The bottom line: don’t waste time — nothing beats face-to-face or a communication mode where you can read each other’s tone to be more clear and action-oriented. If you can’t read each other’s tone, then go for a mode that is real-time, whether that is something like Microsoft Lync, texting, ghat, IRC, or whatever. And make sure everyone uses it. You’ll win more, and you’ll all have more fun too.So that is the end of the lesson as I wrote it five years ago on Lucky7, and wow how much has changed on the tools front but also how little has changed on the lesson-learned front. At data.world, we’ve used Slack since the beginning. I guess that makes us a fairly early adopter of the juggernaut that Slack has become today, valued at over $7 billion as a private company. Replace IM and Salesforce.com Chatter in the lesson with Slack and then integrate Google Apps with it (Docs, Sheets, Drive, etc.) and you have your intranet (replacing Microsoft Lync in the lesson). Of course, we also integrate data.world with Slack, and we use our own platform obsessively when it comes to accessing our data and the resulting analyses of it. We’ve also had regular stand-up meetings since the beginning of data.world, which was inspired by my co-founder and Chief Product Officer, Jon Loyens. This includes the executive team — we meet every day. And we use Google Meet constantly to communicate with our clients, prospects, and each other. So we get both plenty of in-person, video-driven, and instant-messenger type communication at data.world. Our top core value is determination and we are clearly driven to succeed.
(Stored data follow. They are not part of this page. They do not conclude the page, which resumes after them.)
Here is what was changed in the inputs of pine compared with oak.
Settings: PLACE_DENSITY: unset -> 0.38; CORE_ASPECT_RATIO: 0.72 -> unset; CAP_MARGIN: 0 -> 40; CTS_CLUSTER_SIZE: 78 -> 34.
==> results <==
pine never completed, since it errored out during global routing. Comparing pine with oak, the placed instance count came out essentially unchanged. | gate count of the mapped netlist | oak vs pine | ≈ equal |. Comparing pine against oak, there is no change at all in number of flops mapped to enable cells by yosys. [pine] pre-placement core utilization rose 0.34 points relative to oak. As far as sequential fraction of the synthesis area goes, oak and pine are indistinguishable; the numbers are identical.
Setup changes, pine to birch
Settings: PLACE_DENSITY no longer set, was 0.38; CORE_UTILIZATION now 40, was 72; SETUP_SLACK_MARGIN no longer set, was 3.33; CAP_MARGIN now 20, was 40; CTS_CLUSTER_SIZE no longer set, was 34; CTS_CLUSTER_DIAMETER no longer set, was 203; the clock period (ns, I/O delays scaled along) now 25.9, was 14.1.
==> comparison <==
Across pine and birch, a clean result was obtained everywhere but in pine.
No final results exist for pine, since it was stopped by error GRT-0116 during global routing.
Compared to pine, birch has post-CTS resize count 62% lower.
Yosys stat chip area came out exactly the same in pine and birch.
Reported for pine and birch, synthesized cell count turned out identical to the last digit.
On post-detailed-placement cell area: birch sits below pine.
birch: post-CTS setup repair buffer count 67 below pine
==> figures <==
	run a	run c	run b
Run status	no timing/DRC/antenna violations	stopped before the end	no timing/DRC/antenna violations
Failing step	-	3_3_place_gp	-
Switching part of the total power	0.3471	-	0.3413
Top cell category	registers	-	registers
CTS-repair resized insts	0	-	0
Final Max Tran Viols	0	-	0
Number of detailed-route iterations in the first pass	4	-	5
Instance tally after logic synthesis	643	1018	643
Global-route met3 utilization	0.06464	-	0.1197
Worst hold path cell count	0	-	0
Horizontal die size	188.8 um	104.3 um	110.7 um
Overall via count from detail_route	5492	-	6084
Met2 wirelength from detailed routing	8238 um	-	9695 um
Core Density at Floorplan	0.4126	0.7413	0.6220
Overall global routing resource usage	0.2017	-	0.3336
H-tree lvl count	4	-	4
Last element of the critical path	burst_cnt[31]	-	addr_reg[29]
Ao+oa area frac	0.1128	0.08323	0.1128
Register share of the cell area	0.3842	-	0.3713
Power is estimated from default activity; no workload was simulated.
// ALU
module ALU(
input clk,
input [15:0]a,b,
input [3*8:0] op,
output  reg [31:0]out
    );
Size: roughly 2,600 cells after synthesis, ~32 flip-flops, roughly 90 I/O pins.
export LEC_CHECK = 0
export CAP_MARGIN = 20
export CORE_MARGIN = 2
export CORE_UTILIZATION = 72
export CTS_CLUSTER_DIAMETER = 364
export CTS_CLUSTER_SIZE = 32
export SLEW_MARGIN = 20
create_clock -name core_clock -period 10.6 [get_ports {clk}]
run.sh (not shown) runs the stock make flow with config.mk's settings and CLKGATE_MAP_FILE=.
The baseline did not get past detailed placement (3_5_place_dp) (DPL-0038).
==> inputs of run a <==
## ResonantLowPassFilter
module ResonantLowPassFilter(
    input clk,
    input signed [15:0] audio_in,
    input signed [15:0] cutoff,
    input signed [15:0] resonance,
    input signed [15:0] gain,
    input reset_n,
    output reg signed [15:0] filtered_audio
);
Settings: LEC_CHECK=0, ABC_AREA=1, CAP_MARGIN=20, CORE_ASPECT_RATIO=0.71, CORE_MARGIN=2, CORE_UTILIZATION=72, PLACE_DENSITY_LB_ADDON=0.08, SLEW_MARGIN=20; clock period 5.68 ns.
run.sh (not shown) runs the stock make flow with config.mk's settings and CLKGATE_MAP_FILE=.
==> run b: changes against run a <==
--- a/flow/config.mk
+++ b/flow/config.mk
@@ -6,9 +6,6 @@
 export NUM_CORES = 4
 export LEC_CHECK = 0
-export ABC_AREA = 1
 export CAP_MARGIN = 20
-export CORE_ASPECT_RATIO = 0.71
 export CORE_MARGIN = 2
-export CORE_UTILIZATION = 72
-export PLACE_DENSITY_LB_ADDON = 0.08
+export CORE_UTILIZATION = 40
 export SLEW_MARGIN = 20
==> flow/constraint.sdc (replaced) <==
create_clock -name core_clock -period 6.75 [get_ports {clk}]
set_input_delay 1.3500 -clock core_clock [delete_from_list [all_inputs] [get_ports {clk}]]
set_output_delay 1.3500 -clock core_clock [all_outputs]
set_load 0.01 [all_outputs]
==> run c: changes against run a <==
--- a/flow/config.mk
+++ b/flow/config.mk
@@ -6,9 +6,7 @@
 export NUM_CORES = 4
 export LEC_CHECK = 0
-export ABC_AREA = 1
 export CAP_MARGIN = 20
-export CORE_ASPECT_RATIO = 0.71
 export CORE_MARGIN = 2
-export CORE_UTILIZATION = 72
-export PLACE_DENSITY_LB_ADDON = 0.08
+export CORE_UTILIZATION = 58
+export SETUP_SLACK_MARGIN = 0.88
 export SLEW_MARGIN = 20
==> flow/constraint.sdc (replaced) <==
create_clock -name core_clock -period 3.81 [get_ports {clk}]
set_input_delay 0.7620 -clock core_clock [delete_from_list [all_inputs] [get_ports {clk}]]
set_output_delay 0.7620 -clock core_clock [all_outputs]
set_load 0.01 [all_outputs]
==> results <==
Outcome: run c complete, but fails checks; run a complete, but fails checks; run b finished clean
Reasons for failing layout checks: run c negative setup slack; run a negative setup slack; run b -
Comb/total area: run c 0.666; run a 0.646; run b 0.692
Distinct lib cells used: run c 63; run a 37; run b 63
Buffers plus inverters on the worst setup path: run c 5; run a 9; run b 6
Post-Syn Area: run c 23,600 sq um; run a 26,000 sq um; run b 23,600 sq um
Maximum clock rate: run c 0.161 GHz; run a 0.165 GHz; run b 0.154 GHz
Capturing instance or port of the critical path: run c feedback[14]$_DFF_PN0_; run a output_reg[13]$_DFF_PN0_; run b feedback[12]$_DFF_PN0_
Clock-cell share: run c 0.0109; run a 0.0107; run b 0.0116
Syn nets: run c 3,224; run a 4,138; run b 3,224
Max layer used: run c met5; run a met4; run b met4
Register share of the cell area: run c 0.0979; run a 0.0922; run b 0.107
Worst Hold Class: run c in -> async; run a reg -> reg; run b reg -> reg
Number of combinational gates with multiple inputs: run c 1,639; run a 2,160; run b 1,638


==> v37: inputs <==
==> flow/design.v <==
module ResonantLowPassFilter(
    input clk,
    input signed [15:0] audio_in,
    input signed [15:0] cutoff,
    input signed [15:0] resonance,
    input signed [15:0] gain,
    input reset_n,
    output reg signed [15:0] filtered_audio
);
    parameter [15:0] MAX_POS_VALUE = 16'h7FFF;
    parameter [15:0] MIN_NEG_VALUE = -16'h8000;
    reg signed [15:0] state;
    reg signed [15:0] feedback;
    reg signed [15:0] output_reg;
    reg signed [15:0] alpha;
    reg signed [15:0] beta;
    reg signed [15:0] gamma;
    wire signed [31:0] fb_prod  = $signed(state) * $signed(beta);
    wire signed [31:0] out_prod = $signed(state) * $signed(alpha);
    wire signed [16:0] fb_full  = fb_prod >>> 15;
    wire signed [16:0] out_full = out_prod >>> 15;
    wire signed [16:0] st_full  = $signed(audio_in) - $signed(feedback);
    wire signed [16:0] fa_full  = $signed(output_reg) + ($signed(gamma) >>> 1);
    function signed [15:0] sat17;
        input signed [16:0] v;
        begin
            if (v > $signed({MAX_POS_VALUE[15], MAX_POS_VALUE}))
                sat17 = $signed(MAX_POS_VALUE);
            else if (v < $signed({MIN_NEG_VALUE[15], MIN_NEG_VALUE}))
                sat17 = $signed(MIN_NEG_VALUE);
            else
                sat17 = v[15:0];
        end
    endfunction
    always @(posedge clk or negedge reset_n) begin
        if (!reset_n) begin
            state <= $signed(16'h0000);
            feedback <= $signed(16'h0000);
            output_reg <= $signed(16'h0000);
            alpha <= $signed(16'h0000);
            beta <= $signed(16'h0000);
            gamma <= $signed(16'h0000);
            filtered_audio <= $signed(16'h0000);
        end else begin
            alpha <= $signed(cutoff);
            beta <= $signed(resonance);
            gamma <= $signed(gain);
            feedback <= sat17(fb_full);
            state <= sat17(st_full);
            output_reg <= sat17(out_full);
            filtered_audio <= sat17(fa_full);  
        end
    end
endmodule
==> flow/run.sh <==
#!/bin/bash
# the make line also repeats each setting of config.mk as NAME=value (left out here)
make -C /OpenROAD-flow-scripts/flow DESIGN_CONFIG=/design/flow/config.mk WORK_HOME=/design/flow/orfs CLKGATE_MAP_FILE= finish
==> flow/config.mk <==
export PLATFORM = sky130hd
export DESIGN_NAME = ResonantLowPassFilter
export DESIGN_NICKNAME = ResonantLowPassFilter
export VERILOG_FILES = /design/flow/design.v
export SDC_FILE = /design/flow/constraint.sdc
export NUM_CORES = 4
export LEC_CHECK = 0
export CAP_MARGIN = 20
export CELL_PAD_IN_SITES_GLOBAL_PLACEMENT = 0
export CORE_MARGIN = 2
export CORE_UTILIZATION = 63
export CTS_CLUSTER_DIAMETER = 345
export CTS_CLUSTER_SIZE = 16
export HOLD_SLACK_MARGIN = -0.1
export PLACE_DENSITY = 0.42
export SETUP_SLACK_MARGIN = 0.05
export SLEW_MARGIN = 10
export TNS_END_PERCENT = 20
==> flow/constraint.sdc <==
create_clock -name core_clock -period 7.0 [get_ports {clk}]
set_input_delay 1.4000 -clock core_clock [delete_from_list [all_inputs] [get_ports {clk}]]
set_output_delay 1.4000 -clock core_clock [all_outputs]
set_load 0.01 [all_outputs]
==> inputs of v7, as changes to v37 <==
- CELL_PAD_IN_SITES_GLOBAL_PLACEMENT: 0 -> unset
- CORE_MARGIN: 2 -> 7
- CORE_UTILIZATION: 63 -> 40
- CTS_CLUSTER_DIAMETER: 345 -> 34
- CTS_CLUSTER_SIZE: 16 -> unset
- GPL_ROUTABILITY_DRIVEN: unset -> 0
- HOLD_SLACK_MARGIN: -0.1 -> unset
- MAX_ROUTING_LAYER: unset -> met4
- PLACE_DENSITY: 0.42 -> unset
- PLACE_DENSITY_LB_ADDON: unset -> 0.09
- SETUP_SLACK_MARGIN: 0.05 -> unset
- SLEW_MARGIN: 10 -> 20
- TNS_END_PERCENT: 20 -> unset
==> flow_metrics.tcl <==
# place-and-route summary
set metrics [dict create \
    reg2reg_to "feedback[7]" \
    drt_iter0_drc 768 \
    sh_comb_area_pct 69.40 \
    chip_area_um2 65890 \
    row_count 88 \
    final_area_um2 26170 \
    wl_met3_um 1776 \
    seq_area_share_pct 10.65 \
    dp_hpwl_um 47970 \
    status "timing/DRC/antenna clean" \
]
The numbers above come from v7.

==> flow_metrics.tcl <==
# place-and-route summary
set metrics [dict create \
    dp_hpwl_um 42230 \
    sh_comb_area_pct 71.41 \
    chip_area_um2 38960 \
    final_area_um2 25460 \
    wl_met3_um 2243 \
    seq_area_share_pct 11.01 \
    status "timing/DRC/antenna clean" \
]
The numbers above come from v37.



==> try-tundra: inputs <==
RTL: the design.v shown in full above, as it stands there.
==> flow/config.mk <==
export PLATFORM = sky130hd
export DESIGN_NAME = ResonantLowPassFilter
export DESIGN_NICKNAME = ResonantLowPassFilter
export VERILOG_FILES = /design/flow/design.v
export SDC_FILE = /design/flow/constraint.sdc
export NUM_CORES = 4
export LEC_CHECK = 0
export CAP_MARGIN = 20
export CORE_MARGIN = 2
export CORE_UTILIZATION = 40
export SLEW_MARGIN = 20
==> flow/constraint.sdc <==
create_clock -name core_clock -period 7.0 [get_ports {clk}]
set_input_delay 1.4000 -clock core_clock [delete_from_list [all_inputs] [get_ports {clk}]]
set_output_delay 1.4000 -clock core_clock [all_outputs]
set_load 0.01 [all_outputs]
==> try-zinc: changes against try-tundra <==
--- a/flow/config.mk
+++ b/flow/config.mk
@@ -7,5 +7,8 @@
 export LEC_CHECK = 0
 export CAP_MARGIN = 20
 export CORE_MARGIN = 2
-export CORE_UTILIZATION = 40
+export CORE_UTILIZATION = 59
+export CTS_CLUSTER_DIAMETER = 218
+export CTS_CLUSTER_SIZE = 100
 export SLEW_MARGIN = 20
+export TNS_END_PERCENT = 5
==> try-violet: changes against try-tundra <==
--- a/flow/config.mk
+++ b/flow/config.mk
@@ -7,5 +7,9 @@
 export LEC_CHECK = 0
 export CAP_MARGIN = 20
 export CORE_MARGIN = 2
-export CORE_UTILIZATION = 40
+export CORE_UTILIZATION = 42
+export CTS_CLUSTER_DIAMETER = 218
+export CTS_CLUSTER_SIZE = 100
+export PLACE_DENSITY = 0.88
 export SLEW_MARGIN = 20
+export TNS_END_PERCENT = 5
==> try-yarrow: changes against try-tundra <==
--- a/flow/config.mk
+++ b/flow/config.mk
@@ -7,5 +7,10 @@
 export LEC_CHECK = 0
 export CAP_MARGIN = 20
 export CORE_MARGIN = 2
-export CORE_UTILIZATION = 40
+export CORE_UTILIZATION = 55
+export CTS_CLUSTER_DIAMETER = 218
+export CTS_CLUSTER_SIZE = 100
+export HOLD_SLACK_MARGIN = 0.25
+export SETUP_SLACK_MARGIN = -0.63
 export SLEW_MARGIN = 20
+export TNS_END_PERCENT = 5
==> flow_metrics.tcl <==
# yosys + openroad results
set metrics [dict create \
    fillers 3674 \
    drt_first_pass_iters 6 \
    grt_util_met2_pct 43.69 \
    grt_pass1_vias 17746 \
    sh_seq_area_pct 10.77 \
    comb-cell-share_pct 70.45 \
    clkTransAtPathRegs_ns 0.08 \
    status "timing/DRC/antenna clean" \
    crit_end "feedback[12]" \
    buffer_area_share_pct 6.017 \
    clkbuf_count 9 \
    wl_per_cell_um 17.42 \
]
That was try-yarrow.
==> flow_metrics.tcl <==
# yosys + openroad results
set metrics [dict create \
    comb-cell-share_pct 69.80 \
    status "timing/DRC/antenna clean" \
    crit_end "output_reg[3]" \
    drt_first_pass_iters 7 \
    sh_seq_area_pct 10.76 \
    buffer_area_share_pct 5.827 \
    clkbuf_count 9 \
]
That was try-tundra.
==> flow_metrics.tcl <==
# yosys + openroad results
set metrics [dict create \
    status "timing/DRC/antenna clean" \
    fillers 3339 \
    grt_util_met2_pct 46.62 \
    clkbuf_count 11 \
    grt_pass1_vias 18086 \
    clkTransAtPathRegs_ns 0.08 \
    drt_first_pass_iters 5 \
]
That was try-zinc.
==> flow_metrics.tcl <==
# yosys + openroad results
set metrics [dict create \
    drt_first_pass_iters 5 \
    wl_per_cell_um 15.57 \
    grt_pass1_vias 18348 \
    crit_end "feedback[7]" \
    clkbuf_count 9 \
    fillers 5013 \
    status "timing/DRC/antenna clean" \
]
That was try-violet.
==> flow/design.v (excerpt) <==
module FIR #
(
    parameter inbit = 11,		 
    parameter outbit = 23,		
    parameter n=32
)
(
    input rst,
    input clk,
    input wire signed [inbit-1:0] infix,
    output reg signed [outbit-1:0] outfix
);
Size in the first run: about 9,700 cells after synthesis, ~880 flip-flops, roughly 64,000 µm² of cells after synthesis.
clock: 3.23 ns
lec_check: 0
abc_area: 1
cap_margin: 0
core_margin: 2
core_utilization: 70
cts_cluster_size: 36
setup_slack_margin: 0.53
slew_margin: 20
run.sh (not shown) runs the stock make flow with config.mk's settings and CLKGATE_MAP_FILE=.
The first run produced a layout that fails on negative setup slack.
Change:
Settings changed: CAP_MARGIN 0 to 20, CELL_PAD_IN_SITES_GLOBAL_PLACEMENT set to 0, CORE_ASPECT_RATIO set to 1.85, CORE_UTILIZATION 70 to 41, CTS_CLUSTER_SIZE 36 to not set, SETUP_SLACK_MARGIN 0.53 to not set.
Clock period 3.23 ns to 4.2 ns, I/O delays scaled along.
What happened: With this change the flow passed the timing, design-rule and antenna checks; power drops by a quarter to a third; synthesized cell count does not change; global-route usage falls by 12 points; routed wire length goes up by about a fifth; critical path depth grows by 2; via count is lower by a little under a tenth; combinational power drops by a quarter to a third.

* * *

Starting RTL as in the previous note.
clock: 4.2 ns
lec_check: 0
abc_area: 1
cap_margin: 0
cell_pad_in_sites_global_placement: 2
core_aspect_ratio: 0.59
core_margin: 2
core_utilization: 41
cts_cluster_diameter: 348
hold_slack_margin: -0.01
min_routing_layer: met2
place_density_lb_addon: 0.21
slew_margin: 5
The baseline did not get past global routing, error GRT-0116.
Rerun with:
Settings changed: ABC_AREA 1 to default, CAP_MARGIN 0 to 15, CELL_PAD_IN_SITES_GLOBAL_PLACEMENT 2 to default, CORE_ASPECT_RATIO 0.59 to default, CORE_UTILIZATION 41 to 72, CTS_CLUSTER_DIAMETER 348 to default, CTS_CLUSTER_SIZE from default to 32, HOLD_SLACK_MARGIN -0.01 to default, MIN_ROUTING_LAYER met2 to default, PLACE_DENSITY_LB_ADDON 0.21 to default, SETUP_SLACK_MARGIN from default to 0.51, SLEW_MARGIN 5 to 20.
Clock period 4.2 ns to 2.87 ns, I/O delays scaled along.
Outcome:
- The changed run failed in global routing on GRT-0232
- synthesized area is lower by about a fifth
- die area went down by well over a third
- synthesized cell count went down by a quarter to a third
Rerun with:
Settings changed: ABC_AREA from default to 1, CAP_MARGIN 15 to 20, CORE_UTILIZATION 72 to 70, CTS_CLUSTER_DIAMETER from default to 358, CTS_CLUSTER_SIZE 32 to default, SETUP_SLACK_MARGIN 0.51 to 0.27.
Clock period 2.87 ns to 3.5 ns, I/O delays scaled along.
With this change the flow finished clean.
Area after synthesis went up by 17%.
Die size climbs by 20%.
Synthesized cell count grows by 55%.
Rerun with:
Settings changed: CAP_MARGIN 20 to 15, CORE_UTILIZATION 70 to 72, CTS_CLUSTER_DIAMETER 358 to 395, CTS_CLUSTER_SIZE from default to 74, HOLD_SLACK_MARGIN from default to 0.27, SETUP_SLACK_MARGIN 0.27 to -0.02.
Clock period 3.5 ns to 2.3 ns, I/O delays scaled along.
Result:
- The changed run failed in global routing, error GRT-0116
- synthesized area is unchanged
- die area falls by a few percent
- synthesized cell count stays the same

* * *

FIR again, from the RTL that the note above started with.
// FIR
module FIR #
(
    parameter inbit = 11,		 
    parameter outbit = 23,		
    parameter n=32
)
(
    input rst,
    input clk,
    input wire signed [inbit-1:0] infix,
    output reg signed [outbit-1:0] outfix
);
clock: 6.45 ns
lec_check: 0
cap_margin: 20
core_margin: 2
core_utilization: 15
slew_margin: 20
Then changed:
--- a/flow/config.mk
+++ b/flow/config.mk
@@ -9,3 +9,4 @@
 export CORE_MARGIN = 2
-export CORE_UTILIZATION = 15
+export CORE_UTILIZATION = 68
+export CTS_CLUSTER_DIAMETER = 358
 export SLEW_MARGIN = 20
==> flow/constraint.sdc (replaced) <==
create_clock -name core_clock -period 3.5 [get_ports {clk}]
set_input_delay 0.7000 -clock core_clock [delete_from_list [all_inputs] [get_ports {clk}]]
set_output_delay 0.7000 -clock core_clock [all_outputs]
set_load 0.01 [all_outputs]
After rerunning:
- Now the flow completed, yet does not pass: negative setup slack
- power climbs by 94%
- global-route usage went up by 31 points
- worst setup slack loses 1500 ps
- core utilization goes up by 62 points
Then changed:
--- a/flow/config.mk
+++ b/flow/config.mk
@@ -7,6 +7,7 @@
 export LEC_CHECK = 0
-export CAP_MARGIN = 20
+export ABC_AREA = 1
+export CAP_MARGIN = 15
 export CORE_MARGIN = 2
-export CORE_UTILIZATION = 68
-export CTS_CLUSTER_DIAMETER = 358
+export CORE_UTILIZATION = 72
+export SETUP_SLACK_MARGIN = 0.2
 export SLEW_MARGIN = 20
==> flow/constraint.sdc (replaced) <==
create_clock -name core_clock -period 3.44 [get_ports {clk}]
set_input_delay 0.6880 -clock core_clock [delete_from_list [all_inputs] [get_ports {clk}]]
set_output_delay 0.6880 -clock core_clock [all_outputs]
set_load 0.01 [all_outputs]
- The changed run finished clean
- wire length climbs by 43%
- total power is higher by 6.1%
- utilization went up by 2.2 points
Then changed:
--- a/flow/config.mk
+++ b/flow/config.mk
@@ -7,7 +7,5 @@
 export LEC_CHECK = 0
-export ABC_AREA = 1
-export CAP_MARGIN = 15
+export CAP_MARGIN = 20
 export CORE_MARGIN = 2
-export CORE_UTILIZATION = 72
-export SETUP_SLACK_MARGIN = 0.2
+export CORE_UTILIZATION = 64
 export SLEW_MARGIN = 20
==> flow/constraint.sdc (replaced) <==
create_clock -name core_clock -period 4.77 [get_ports {clk}]
set_input_delay 0.9540 -clock core_clock [delete_from_list [all_inputs] [get_ports {clk}]]
set_output_delay 0.9540 -clock core_clock [all_outputs]
set_load 0.01 [all_outputs]
Result: The new run finished clean; final cell count drops by 32%; clock power drops by 28%; setup slack loses 75 ps.

* * *

run D:
FIR again, from the RTL that the note above started with.
export LEC_CHECK = 0
export CAP_MARGIN = 20
export CORE_MARGIN = 2
export CORE_UTILIZATION = 40
export SLEW_MARGIN = 20
create_clock -name core_clock -period 4.2 [get_ports {clk}]
What run Z does differently from run D at the input level:
- a change of CORE_MARGIN from 2 to 7
- an added PLACE_DENSITY of 0.38
- an added MAX_ROUTING_LAYER of met4
- a change of SLEW_MARGIN from 20 to 5
- an added CTS_CLUSTER_SIZE of 37
- an added SETUP_SLACK_MARGIN of 0.65
- a change of CORE_UTILIZATION from 40 to 72
- an added ABC_AREA of 0
- an added CELL_PAD_IN_SITES_DETAIL_PLACEMENT of 2
- an added GPL_TIMING_DRIVEN of 0
- a change of CAP_MARGIN from 20 to 30
- an added CTS_CLUSTER_DIAMETER of 101
- an added CELL_PAD_IN_SITES_GLOBAL_PLACEMENT of 2
- a change of the clock period (ns, I/O delays scaled along) from 4.2 to 2.98
Results
Number of synthesized register bits delta (run Z -> run D): insignificant. Stage in which a tool error killed run Z: global placement without I/O (3_1_place_gp_skip_io). Run D completed end to end with timing, DRC and antenna clean. Looking at total core area across run Z and run D, the one that comes out lower is run Z. [compare] base=run D new=run Z: portion of netlist area occupied by mux cells shows no meaningful change, die height shows a reduction of 23%, area fraction in xor and xnor cells shows no meaningful change, total standard cell area after synthesis shows no meaningful change. The total number of placement rows of run Z is lower than that of run D. From run D to run Z, synthesized netlist cell count did not move at all. [compare] base=run D new=run Z: area enclosed by the die boundary now smaller; die width now smaller. Run Z vs run D — pre-placement core utilization rose 32 points.
Power and IR drop assume default switching activity.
However, I made a mistake at data.world. We became too dependent on Slack because of just how easy it was. It is like we are always in a meeting and the noise-to-signal ratio can be quite high. And the mistake I made was not having in-person quarterly All-Hands meetings like we did at Bazaarvoice. I thought, “Well, we are having Standups all of the time and we are constantly on Slack”. But there is nothing like a good quarterly All-Hands meeting — to get outside of the office and have some more long-form communication to rally around the beginning of a quarter and reflect on achievements and lessons learned of the past quarter. Working with our Culture Club, we’ve since rectified that and just started to have them at the Alamo Drafthouse (that is a repeat of what we did at Bazaarvoice but we couldn’t think of anything better and who doesn’t love the Alamo, really?). Our first was a few weeks ago and it felt really good. One of our newest team members sent me a private DM (in Slack, of course) afterwards that said, “That was a fantastic day. Like nothing at any place I’ve ever worked. Thank you.”Reflecting more on this, this lesson is harder to live today than it was when I originally wrote this — my inboxes today include Slack (multiple groups), email, texts, data.world, Twitter, LinkedIn, Facebook, and more. I’m gotten rid of voicemail, at least, and have a mobile message asking people to please text me instead so I can call them back if it is urgent and get the high fidelity of a live conversation. Nevertheless, the lesson learned here remains the same — be action-oriented in your communication practices and never forget the value of in-person communication, no matter how Slack or Google Meet (or Zoom, BlueJeans, etc.) addicted you become. It’s easy, but that doesn’t mean it is the most effective way to drive action. This is true in all cultures, whether you are primarily engineering-driven or sales-driven. And I’m glad we are back at the Alamo!